Creche owner has appeared in court in past over issues around childcare
Company filings show Dubliner Anne Davy’s Hyde & Seek is a profitable creche chain
Anne Davy in 2005. She was fined €1,200 in the Dublin District Court in 2005 for failing to provide adequate safeguards and supervision for a child during an outing to a public park playground. File photograph: Garrett White/Collins
The Dublin creche owner at the centre of an RTÉ undercover documentary has appeared in court in the past over failings around the management of children in her care.
Anne Davy (64) was fined €1,200 in the Dublin District Court in 2005 for failing to provide adequate safeguards and supervision for a child during an outing to a public park playground near her creche at Tolka Road in Drumcondra on the northside of Dublin.
The judge found Ms Davy guilty of failing to safeguard the health, safety and welfare of a three-year-old boy who was left behind during the outing to Fairview on July 30th, 2004. The boy was being looked after at the Tolka Road creche which was then known as Giggles Creche and Montessori at the time.
Judge William Hamill convicted Ms Davy of failing to provide adequate supervision in accordance with her insurance and of having inadequate staff and attendance records.

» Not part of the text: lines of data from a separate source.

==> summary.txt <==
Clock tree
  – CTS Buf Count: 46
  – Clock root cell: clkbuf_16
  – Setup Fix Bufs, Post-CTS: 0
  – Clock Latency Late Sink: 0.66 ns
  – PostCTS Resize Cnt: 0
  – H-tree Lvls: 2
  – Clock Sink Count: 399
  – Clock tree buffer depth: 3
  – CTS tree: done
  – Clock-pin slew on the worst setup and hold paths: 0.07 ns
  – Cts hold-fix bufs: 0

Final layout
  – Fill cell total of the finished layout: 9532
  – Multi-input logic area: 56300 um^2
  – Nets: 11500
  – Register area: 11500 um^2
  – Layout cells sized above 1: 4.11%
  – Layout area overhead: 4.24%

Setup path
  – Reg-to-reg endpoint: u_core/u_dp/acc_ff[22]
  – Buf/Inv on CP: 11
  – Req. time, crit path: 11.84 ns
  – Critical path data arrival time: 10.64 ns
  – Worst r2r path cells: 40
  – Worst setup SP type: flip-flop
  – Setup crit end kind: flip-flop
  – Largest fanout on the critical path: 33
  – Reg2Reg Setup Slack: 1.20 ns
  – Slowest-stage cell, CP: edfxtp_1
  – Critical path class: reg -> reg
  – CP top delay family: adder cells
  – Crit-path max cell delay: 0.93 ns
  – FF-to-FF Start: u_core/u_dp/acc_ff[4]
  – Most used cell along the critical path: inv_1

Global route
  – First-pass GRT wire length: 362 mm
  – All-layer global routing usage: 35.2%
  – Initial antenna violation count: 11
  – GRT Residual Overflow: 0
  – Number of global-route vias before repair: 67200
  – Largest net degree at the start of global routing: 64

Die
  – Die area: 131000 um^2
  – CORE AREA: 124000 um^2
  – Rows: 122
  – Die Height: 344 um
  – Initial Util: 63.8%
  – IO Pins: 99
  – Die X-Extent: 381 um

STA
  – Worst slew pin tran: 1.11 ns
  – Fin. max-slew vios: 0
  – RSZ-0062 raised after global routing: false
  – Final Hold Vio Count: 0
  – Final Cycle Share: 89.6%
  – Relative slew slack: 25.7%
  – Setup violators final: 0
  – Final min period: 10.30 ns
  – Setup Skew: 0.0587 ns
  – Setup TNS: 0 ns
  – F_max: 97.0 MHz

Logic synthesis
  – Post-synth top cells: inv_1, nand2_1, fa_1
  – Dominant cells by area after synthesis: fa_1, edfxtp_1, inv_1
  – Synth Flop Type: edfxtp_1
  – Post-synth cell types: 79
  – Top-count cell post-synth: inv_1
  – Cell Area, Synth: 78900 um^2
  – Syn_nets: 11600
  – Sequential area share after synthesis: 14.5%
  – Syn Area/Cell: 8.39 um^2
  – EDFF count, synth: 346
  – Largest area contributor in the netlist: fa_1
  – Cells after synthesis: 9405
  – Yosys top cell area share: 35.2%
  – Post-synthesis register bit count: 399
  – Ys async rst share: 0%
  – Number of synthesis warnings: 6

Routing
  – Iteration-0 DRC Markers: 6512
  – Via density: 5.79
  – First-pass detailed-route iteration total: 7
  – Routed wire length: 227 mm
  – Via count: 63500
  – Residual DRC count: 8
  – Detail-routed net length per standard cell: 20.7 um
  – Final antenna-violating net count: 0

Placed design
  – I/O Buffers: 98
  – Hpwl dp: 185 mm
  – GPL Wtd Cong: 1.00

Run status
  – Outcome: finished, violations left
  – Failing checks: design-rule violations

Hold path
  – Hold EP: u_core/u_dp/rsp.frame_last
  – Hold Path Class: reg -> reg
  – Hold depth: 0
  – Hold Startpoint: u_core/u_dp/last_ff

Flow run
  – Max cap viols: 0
===== src/rtl/psm_pkg.sv =====
package psm_pkg;

  localparam int SLOT_W  = 4;
  localparam int TIME_W  = 63;
  localparam int WIN_W   = 32;
  localparam int LIMIT_W = 8;
  localparam int TOTAL_W = 32;
  localparam int CODE_W  = 2;
  localparam int MASK_W  = 16;
  localparam int MISS_W  = 8;

  localparam int APB_AW       = 5;
  localparam int APB_DW       = 64;
  localparam int REG_ADDR_LSB = 3;

  localparam logic [1:0] REG_SYNC_WINDOW   = 2'd0;
  localparam logic [1:0] REG_BAD_LIMIT     = 2'd1;
  localparam logic [1:0] REG_STALE_TIMEOUT = 2'd2;

  localparam logic [CODE_W-1:0] SYNC_UNKNOWN = 2'd0;
  localparam logic [CODE_W-1:0] SYNC_GOOD    = 2'd1;
  localparam logic [CODE_W-1:0] SYNC_LOST    = 2'd2;

  localparam logic [WIN_W-1:0]   SYNC_WINDOW_RST   = 32'd30000;
  localparam logic [LIMIT_W-1:0] BAD_LIMIT_RST     = 8'd20;
  localparam logic [TIME_W-1:0]  STALE_TIMEOUT_RST = 63'd120000000000;

  localparam logic [MISS_W-1:0]  MISS_MAX  = '1;
  localparam logic [TOTAL_W-1:0] TOTAL_MAX = '1;

  typedef struct packed {
    logic [SLOT_W-1:0] slot;
    logic [TIME_W-1:0] stamp;
    logic              is_pulser;
    logic              first_of_event;
    logic              last_of_event;
  } in_t;

  typedef struct packed {
    logic [SLOT_W-1:0]  out_slot;
    logic [CODE_W-1:0]  sync_code;
    logic [TOTAL_W-1:0] total_events;
    logic               sync_reset;
    logic [MASK_W-1:0]  stale_mask;
  } out_t;

  typedef struct packed {
    logic carry;
    logic zero;
    logic lt;
  } alu_flags_t;

endpackage


===== src/rtl/psm_alu.sv =====
module psm_alu (
  input  logic [psm_pkg::TIME_W-1:0] opa,
  input  logic [psm_pkg::TIME_W-1:0] opb,
  input  logic                       sub,
  input  logic [psm_pkg::TIME_W:0]   limit,
  output psm_pkg::alu_flags_t        flags
);

  localparam int W = psm_pkg::TIME_W + 1;

  logic [W-1:0] a_ext;
  logic [W-1:0] b_ext;
  logic [W-1:0] b_op;
  logic [W:0]   sum;

  assign a_ext = {1'b0, opa};
  assign b_ext = {1'b0, opb};
  assign b_op  = sub ? ~b_ext : b_ext;
  assign sum   = {1'b0, a_ext} + {1'b0, b_op} + {{W{1'b0}}, sub};

  assign flags.carry = sum[W];
  assign flags.zero  = (sum[W-1:0] == '0);
  assign flags.lt    = (sum[W-1:0] < limit);

endmodule


===== config.mk =====
export PLATFORM = sky130hd
export DESIGN_NAME = psm_alu
export DESIGN_NICKNAME = d
export VERILOG_FILES = /design/src/rtl/psm_pkg.sv /design/src/rtl/psm_alu.sv
export SDC_FILE = /design/constraint.sdc
export NUM_CORES = 1
export LEC_CHECK = 0
export BUFFER_PORTS_ARGS = -buffer_cell sky130_fd_sc_hd__clkbuf_2
export CAP_MARGIN = 25
export CORE_ASPECT_RATIO = 0.5
export CORE_MARGIN = 1
export CORE_UTILIZATION = 60
export DETAILED_ROUTE_END_ITERATION = 12
export PLACE_DENSITY = 0.95
export SLEW_MARGIN = 20
export SYNTH_ARGS = -nofsm -noshare
export SYNTH_HDL_FRONTEND = slang
export SYNTH_SLANG_ARGS = --single-unit

===== constraint.sdc =====
create_clock -name vclk -period 8.13
set_input_delay 0.813 -clock vclk [all_inputs]
set_output_delay 0.813 -clock vclk [all_outputs]
set_load 0.02 [all_outputs]

After elaboration in Yosys (flattened, before gate mapping)
Index checks and enable logic that the tools add are counted.

cells by class
  add/sub/neg operators = 2
  magnitude comparators = 1
  multiplexer cells = 1
  bitwise gates (word level) = 1
  reductions and logical operators = 1

operator list
  cell                     count
  adder 63 x 64 -> 65 bit  1
  adder 65 x 1 -> 65 bit   1
  zero test 64 bit         1
  < comparator 64 bit      1
  2-to-1 mux 64 bit        1
  inverter 63 -> 64 bit    1

word-level totals
  bits in registers = 0
  bits of input ports = 191
  word-level logic and storage cells = 6

Depth between registers and ports, before layout
  depth in word-level cells = 5
  mapped depth = 26

Worst setup path before layout
No wires, ideal clock.

  path type = in2out
  start point = input sub
  end point = output flags[0] (netlist bit)
  arrival = 5.545 ns
  required time = 7.317 ns
  slack = 1.772 ns
  cell stages on the path = 22
  buffers on the path = 3
  path through = buf_1 buf_1 xor2_1 ha_1 buf_4 nand4_2 or3_4 a221oi_4 a22oi_4 o311ai_0 a21oi_1 xnor2_1 ha_1 nor2b_1 o21ai_0 nand2b_1 a21oi_1 nor2b_1 o21ai_0 nand2b_1 a221o_1 a21oi_1

RTL lines
  item         RTL line      RTL
  from (decl)  psm_alu.sv:4  input logic sub,
  to (decl)    psm_alu.sv:6  output psm_pkg::alu_flags_t flags
File: src/hdl/hlfc_pkg.sv
// ----------------------------------------------------------------------------
// hlfc_pkg
// Shared types and codes of the humidity / light fan controller.
// ----------------------------------------------------------------------------
`default_nettype none

package hlfc_pkg;

  // humidity threshold limit, larger modes select light-timer control
  localparam logic [7:0] MODE_LIMIT = 8'd100;

  // register reset values
  localparam logic [7:0] RST_LIGHT_THRESHOLD = 8'd200;
  localparam logic [7:0] RST_PULSE_MAX       = 8'd5;
  localparam logic [7:0] RST_MENU_PULSES     = 8'd5;
  localparam logic [7:0] RST_ACT_TIMEOUT     = 8'd10;
  localparam logic [7:0] RST_MENU_TIMEOUT    = 8'd10;
  localparam logic [7:0] RST_HUM_PERIOD      = 8'd30;
  localparam logic [7:0] RST_LIGHT_DEBOUNCE  = 8'd15;
  localparam logic [7:0] RST_INITIAL_MODE    = 8'd50;

  // register indexes
  localparam logic [2:0] REG_LIGHT_THRESHOLD = 3'd0;
  localparam logic [2:0] REG_PULSE_MAX       = 3'd1;
  localparam logic [2:0] REG_MENU_PULSES     = 3'd2;
  localparam logic [2:0] REG_ACT_TIMEOUT     = 3'd3;
  localparam logic [2:0] REG_MENU_TIMEOUT    = 3'd4;
  localparam logic [2:0] REG_HUM_PERIOD      = 3'd5;
  localparam logic [2:0] REG_LIGHT_DEBOUNCE  = 3'd6;
  localparam logic [2:0] REG_INITIAL_MODE    = 3'd7;

  // light events
  localparam logic [1:0] EV_NONE  = 2'd0;
  localparam logic [1:0] EV_ON    = 2'd1;
  localparam logic [1:0] EV_PULSE = 2'd2;
  localparam logic [1:0] EV_OFF   = 2'd3;

  // light classifier phases
  localparam logic [1:0] LP_OFF   = 2'd0;
  localparam logic [1:0] LP_COUNT = 2'd1;
  localparam logic [1:0] LP_ON    = 2'd2;

  // menu phases
  localparam logic [1:0] MP_IDLE = 2'd0;
  localparam logic [1:0] MP_ACT  = 2'd1;
  localparam logic [1:0] MP_MODE = 2'd2;

  // timer mode phases
  localparam logic [1:0] TP_OFF = 2'd0;
  localparam logic [1:0] TP_DEB = 2'd1;
  localparam logic [1:0] TP_ON  = 2'd2;

  typedef struct packed {
    logic [7:0] pulse_max_secs;
    logic [7:0] menu_pulses;
    logic [7:0] activation_timeout_secs;
    logic [7:0] menu_timeout_secs;
    logic [7:0] humidity_period_secs;
    logic [7:0] light_debounce_secs;
  } hlfc_cfg_t;

  typedef struct packed {
    logic       fan_on;
    logic       indicator_led;
    logic       store_write;
    logic [7:0] store_value;
  } hlfc_res_t;

endpackage

`default_nettype wire

File: src/hdl/hlfc_light_classifier.sv
// ----------------------------------------------------------------------------
// hlfc_light_classifier
// Turns the lit / dark decision of each pass into light on, pulse and off
// events, tracking how long the light has been on.
// ----------------------------------------------------------------------------
`default_nettype none

module hlfc_light_classifier
  import hlfc_pkg::*;
(
  input  wire logic       clk,
  input  wire logic       rst_n,
  input  wire logic       step_en,
  input  wire logic [7:0] now,
  input  wire logic       lit,
  input  wire logic [7:0] pulse_max_secs,
  output logic      [1:0] ev
);

  logic [1:0] phase_r, phase_nxt;
  logic [7:0] start_r, start_nxt;
  logic [7:0] on_time;

  assign on_time = now - start_r;

  always_comb begin
    phase_nxt = phase_r;
    start_nxt = start_r;
    ev        = EV_NONE;
    unique case (phase_r)
      LP_COUNT: begin
        if (lit) begin
          if (on_time > pulse_max_secs) begin
            phase_nxt = LP_ON;
            ev        = EV_ON;
          end
        end else begin
          phase_nxt = LP_OFF;
          ev        = EV_PULSE;
        end
      end
      LP_ON: begin
        if (!lit) begin
          phase_nxt = LP_OFF;
          ev        = EV_OFF;
        end
      end
      default: begin
        // unused code falls back to off
        phase_nxt = LP_OFF;
        if (lit) begin
          phase_nxt = LP_COUNT;
          start_nxt = now;
        end
      end
    endcase
  end

  always_ff @(posedge clk) begin
    if (!rst_n) begin
      phase_r <= LP_OFF;
      start_r <= '0;
    end else if (step_en) begin
      phase_r <= phase_nxt;
      start_r <= start_nxt;
    end
  end

endmodule

`default_nettype wire

File: src/hdl/hlfc_ctrl_core.sv
// ----------------------------------------------------------------------------
// hlfc_ctrl_core
// Fan control (humidity threshold or light timer) and the pulse-driven
// configuration menu, one pass per step.
// ----------------------------------------------------------------------------
`default_nettype none

module hlfc_ctrl_core
  import hlfc_pkg::*;
(
  input  wire logic             clk,
  input  wire logic             rst_n,
  input  wire logic             step_en,
  input  wire logic [7:0]       now,
  input  wire logic signed [7:0] hum,
  input  wire logic [1:0]       ev,
  input  wire hlfc_cfg_t        cfg,
  input  wire logic             mode_load,
  input  wire logic [7:0]       mode_value,
  output hlfc_res_t             res,
  output logic [7:0]            active_mode
);

  logic [1:0] menu_phase_r, menu_phase_nxt;
  logic [1:0] tmode_phase_r, tmode_phase_nxt;
  logic [7:0] pulse_count_r, pulse_count_nxt;
  logic [7:0] period_start_r, period_start_nxt;
  logic [7:0] menu_start_r, menu_start_nxt;
  logic [7:0] mode_r, mode_nxt;
  logic       fan_r, fan_nxt;
  logic       led_r, led_nxt;
  logic       store;
  logic [7:0] store_val;
  logic [7:0] period_age;
  logic [7:0] menu_age;
  logic [7:0] pulse_inc;

  assign period_age  = now - period_start_r;
  assign menu_age    = now - menu_start_r;
  assign pulse_inc   = pulse_count_r + 8'd1;
  assign active_mode = mode_r;

  always_comb begin
    menu_phase_nxt   = menu_phase_r;
    tmode_phase_nxt  = tmode_phase_r;
    pulse_count_nxt  = pulse_count_r;
    period_start_nxt = period_start_r;
    menu_start_nxt   = menu_start_r;
    mode_nxt         = mode_r;
    fan_nxt          = fan_r;
    led_nxt          = led_r;
    store            = 1'b0;
    store_val        = '0;

    // fan control is frozen while the menu is open
    if (menu_phase_r == MP_IDLE) begin
      if (mode_r <= MODE_LIMIT) begin
        if (period_age > cfg.humidity_period_secs) begin
          // failed read keeps the fan but restarts the period
          if (hum > 8'sd0) begin
            fan_nxt = ($unsigned(hum) >= mode_r);
          end
          period_start_nxt = now;
        end
      end else begin
        unique case (tmode_phase_r)
          TP_DEB: begin
            if (ev == EV_OFF) begin
              tmode_phase_nxt = TP_OFF;
            end else if (period_age > cfg.light_debounce_secs) begin
              tmode_phase_nxt = TP_ON;
              fan_nxt         = 1'b1;
            end
          end
          TP_ON: begin
            if (ev == EV_OFF) begin
              tmode_phase_nxt = TP_OFF;
              fan_nxt         = 1'b0;
            end
          end
          default: begin
            tmode_phase_nxt = TP_OFF;
            if (ev == EV_ON) begin
              period_start_nxt = now;
              tmode_phase_nxt  = TP_DEB;
            end
          end
        endcase
      end
    end

    unique case (menu_phase_r)
      MP_IDLE: begin
        if (ev == EV_PULSE) begin
          pulse_count_nxt = 8'd1;
          menu_phase_nxt  = MP_ACT;
          menu_start_nxt  = now;
        end
      end
      MP_ACT: begin
        if (menu_age > cfg.activation_timeout_secs) begin
          menu_phase_nxt = MP_IDLE;
          led_nxt        = 1'b0;
        end else if (ev == EV_PULSE) begin
          menu_start_nxt  = now;
          pulse_count_nxt = pulse_inc;
          if (pulse_inc >= cfg.menu_pulses) begin
            led_nxt         = 1'b1;
            menu_phase_nxt  = MP_MODE;
            pulse_count_nxt = '0;
            fan_nxt         = 1'b0;
          end
        end
      end
      MP_MODE: begin
        if (menu_age > cfg.menu_timeout_secs) begin
          menu_phase_nxt = MP_IDLE;
          if (pulse_count_r != 8'd0) begin
            // count times ten, wrapping at 8 bits
            mode_nxt        = (pulse_count_r << 3) + (pulse_count_r << 1);
            led_nxt         = 1'b0;
            pulse_count_nxt = '0;
            store           = 1'b1;
            store_val       = mode_nxt;
          end
        end
        if (ev == EV_PULSE) begin
          menu_start_nxt  = now;
          pulse_count_nxt = pulse_count_nxt + 8'd1;
        end
      end
      default: begin
        menu_phase_nxt = MP_IDLE;
      end
    endcase

    res.fan_on        = fan_nxt;
    res.indicator_led = led_nxt;
    res.store_write   = store;
    res.store_value   = store_val;
  end

  always_ff @(posedge clk) begin
    if (!rst_n) begin
      menu_phase_r   <= MP_IDLE;
      tmode_phase_r  <= TP_OFF;
      pulse_count_r  <= '0;
      period_start_r <= '0;
      menu_start_r   <= '0;
      mode_r         <= RST_INITIAL_MODE;
      fan_r          <= 1'b0;
      led_r          <= 1'b0;
    end else begin
      if (step_en) begin
        menu_phase_r   <= menu_phase_nxt;
        tmode_phase_r  <= tmode_phase_nxt;
        pulse_count_r  <= pulse_count_nxt;
        period_start_r <= period_start_nxt;
        menu_start_r   <= menu_start_nxt;
        fan_r          <= fan_nxt;
        led_r          <= led_nxt;
      end
      // writing the initial mode reloads the active mode
      if (mode_load) begin
        mode_r <= mode_value;
      end else if (step_en) begin
        mode_r <= mode_nxt;
      end
    end
  end

endmodule

`default_nettype wire

File: src/hdl/humidity_light_fan_controller.sv
// ----------------------------------------------------------------------------
// humidity_light_fan_controller
// Fan controller driven by humidity readings and light switch pulses.
// ----------------------------------------------------------------------------
// Takes one control pass per clock cycle unless the output stalls, and
// returns one result per pass. A pass is latched in an input register,
// evaluated combinationally by the light classifier and the control core,
// and the result is held in an output register. Throughput is one beat per
// cycle while out_ready stays high; a stalled output holds one result plus
// one pending input.
// Configuration registers are written through cfg_we / cfg_index /
// cfg_wdata; writing initial_mode also loads the active mode.
`default_nettype none

module humidity_light_fan_controller
  import hlfc_pkg::*;
(
  input  wire logic              clk,
  input  wire logic              rst_n,
  input  wire logic              in_valid,
  output logic                   in_ready,
  input  wire logic [7:0]        in_now_seconds,
  input  wire logic [7:0]        in_light_sample,
  input  wire logic signed [7:0] in_humidity_reading,
  output logic                   out_valid,
  input  wire logic              out_ready,
  output logic                   out_fan_on,
  output logic                   out_indicator_led,
  output logic [1:0]             out_light_code,
  output logic                   out_store_write,
  output logic [7:0]             out_store_value,
  input  wire logic              cfg_we,
  input  wire logic [2:0]        cfg_index,
  input  wire logic [7:0]        cfg_wdata
);

  logic              s1_valid_r;
  logic [7:0]        s1_now_r;
  logic [7:0]        s1_sample_r;
  logic signed [7:0] s1_hum_r;
  logic              s1_adv;
  logic [7:0]        light_threshold_r;
  hlfc_cfg_t         cfg_r;
  logic [1:0]        ev;
  hlfc_res_t         res;
  logic              mode_load;
  logic [7:0]        active_mode;

  assign s1_adv   = s1_valid_r && (!out_valid || out_ready);
  assign in_ready = !s1_valid_r || s1_adv;

  // configuration registers
  always_ff @(posedge clk) begin
    if (!rst_n) begin
      light_threshold_r             <= RST_LIGHT_THRESHOLD;
      cfg_r.pulse_max_secs          <= RST_PULSE_MAX;
      cfg_r.menu_pulses             <= RST_MENU_PULSES;
      cfg_r.activation_timeout_secs <= RST_ACT_TIMEOUT;
      cfg_r.menu_timeout_secs       <= RST_MENU_TIMEOUT;
      cfg_r.humidity_period_secs    <= RST_HUM_PERIOD;
      cfg_r.light_debounce_secs     <= RST_LIGHT_DEBOUNCE;
    end else if (cfg_we) begin
      unique case (cfg_index)
        REG_LIGHT_THRESHOLD: light_threshold_r             <= cfg_wdata;
        REG_PULSE_MAX:       cfg_r.pulse_max_secs          <= cfg_wdata;
        REG_MENU_PULSES:     cfg_r.menu_pulses             <= cfg_wdata;
        REG_ACT_TIMEOUT:     cfg_r.activation_timeout_secs <= cfg_wdata;
        REG_MENU_TIMEOUT:    cfg_r.menu_timeout_secs       <= cfg_wdata;
        REG_HUM_PERIOD:      cfg_r.humidity_period_secs    <= cfg_wdata;
        REG_LIGHT_DEBOUNCE:  cfg_r.light_debounce_secs     <= cfg_wdata;
        // initial mode goes straight into the active mode of the core
        default: ;
      endcase
    end
  end

  assign mode_load = cfg_we && (cfg_index == REG_INITIAL_MODE);

  // input register
  always_ff @(posedge clk) begin
    if (!rst_n) begin
      s1_valid_r <= 1'b0;
    end else if (in_ready) begin
      s1_valid_r <= in_valid;
    end
  end

  always_ff @(posedge clk) begin
    if (in_ready && in_valid) begin
      s1_now_r    <= in_now_seconds;
      s1_sample_r <= in_light_sample;
      s1_hum_r    <= in_humidity_reading;
    end
  end

  hlfc_light_classifier u_light (
    .clk            (clk),
    .rst_n          (rst_n),
    .step_en        (s1_adv),
    .now            (s1_now_r),
    .lit            (s1_sample_r < light_threshold_r),
    .pulse_max_secs (cfg_r.pulse_max_secs),
    .ev             (ev)
  );

  hlfc_ctrl_core u_core (
    .clk         (clk),
    .rst_n       (rst_n),
    .step_en     (s1_adv),
    .now         (s1_now_r),
    .hum         (s1_hum_r),
    .ev          (ev),
    .cfg         (cfg_r),
    .mode_load   (mode_load),
    .mode_value  (cfg_wdata),
    .res         (res),
    .active_mode (active_mode)
  );

  // result register
  always_ff @(posedge clk) begin
    if (!rst_n) begin
      out_valid <= 1'b0;
    end else if (!out_valid || out_ready) begin
      out_valid <= s1_valid_r;
    end
  end

  always_ff @(posedge clk) begin
    if (s1_adv) begin
      out_fan_on        <= res.fan_on;
      out_indicator_led <= res.indicator_led;
      out_light_code    <= ev;
      out_store_write   <= res.store_write;
      out_store_value   <= res.store_value;
    end
  end

`ifndef SYNTHESIS
  // a stored mode always closes the menu lamp
  a_store_clears_led: assert property (@(posedge clk) disable iff (!rst_n)
    out_valid && out_store_write |-> !out_indicator_led)
    else $error("store beat with indicator lamp lit");

  // the stored value becomes the active mode
  a_store_sets_mode: assert property (@(posedge clk) disable iff (!rst_n)
    s1_adv && res.store_write && !mode_load |=> active_mode == $past(res.store_value))
    else $error("active mode differs from stored value");

  // an empty result register never blocks the input side
  a_ready_when_empty: assert property (@(posedge clk) disable iff (!rst_n)
    !out_valid |-> in_ready)
    else $error("input stalled with empty result register");
`endif

endmodule

`default_nettype wire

Ms Davy was fined a further €1,500 and had to pay costs of €2,100 in 2007 after she was accused by the HSE of failing to ensure that a sufficient number of adults were supervising pre-school children in April 2006.
She was found to have failed to keep proper records on daily attendances by a child and details of staff rosters. She also failed to ensure that there was adequate space for each child in her care or that there was adequate and suitable facilities for a pre-school child to rest during the day.
On a separate date in May 2006, Ms Davy was found to have failed to ensure there were enough supervising adults for the children and that she “failed to ensure that no corporal punishment was inflicted”.
The charges were struck out in the 2007 case after she agreed to pay three fines and costs.
Records show that the Drumcondra-based creche owner changed the name of her creche around this time.
Public filings show Ms Davy registered the business name “Hyde & Seek Creche & Montessori” for the first time in October 2006. The name appears to be taken from the Hyde Court apartment building on the corner of Shaw Street and Townsend Street where the creche occupies one of the ground-floor units.
Failure to register
Earlier this year, Hyde & Seek pleaded guilty at Dublin District Court for failing to register with child agency Tusla a new creche in Glasnevin, the fourth creche to open in her group, after it opened in 2018.
The company was given probation and the creche was eventually registered last March.
Tusla’s inspection reports show that Hyde & Seek creches failed to comply with numerous regulations, including the requirement to ensure staff were Garda-vetted before working with children.
Company records show that Ms Davy ran a profitable business from her creches, at Tolka Road, off Clonliffe Road and at nearby Millbourne Avenue in Drumcondra and at Glasnevin on Dublin’s northside and on Shaw Street near Trinity College in Dublin city centre.
Hyde & Seek Childcare Limited, which was incorporated at 29 ABC Tolka Road in 2012, made a profit of €767,000 in 2018, down from €806,400 the previous year, according to its most recent accounts.
Ms Davy and her husband, Peter, who live on Lindsay Road in Glasnevin, are listed as directors of the company. Accounts show that the firm’s monthly average number of employees during 2018 was 32, down from 41 the previous year.
The company had “cash and cash equivalents” of €857,000 at the end of the year and was owed €2 million by group companies, which account for most of the company’s €2.9 million in shareholders’ funds.
Ms Davy is a director of another company in the group called Hyde & Seek Glasnevin Limited, which was set up in 2014, with her daughter Siobhán (31) also serving as a director.
Among the company’s assets were property, plant and equipment valued at €3 million at the end of 2018.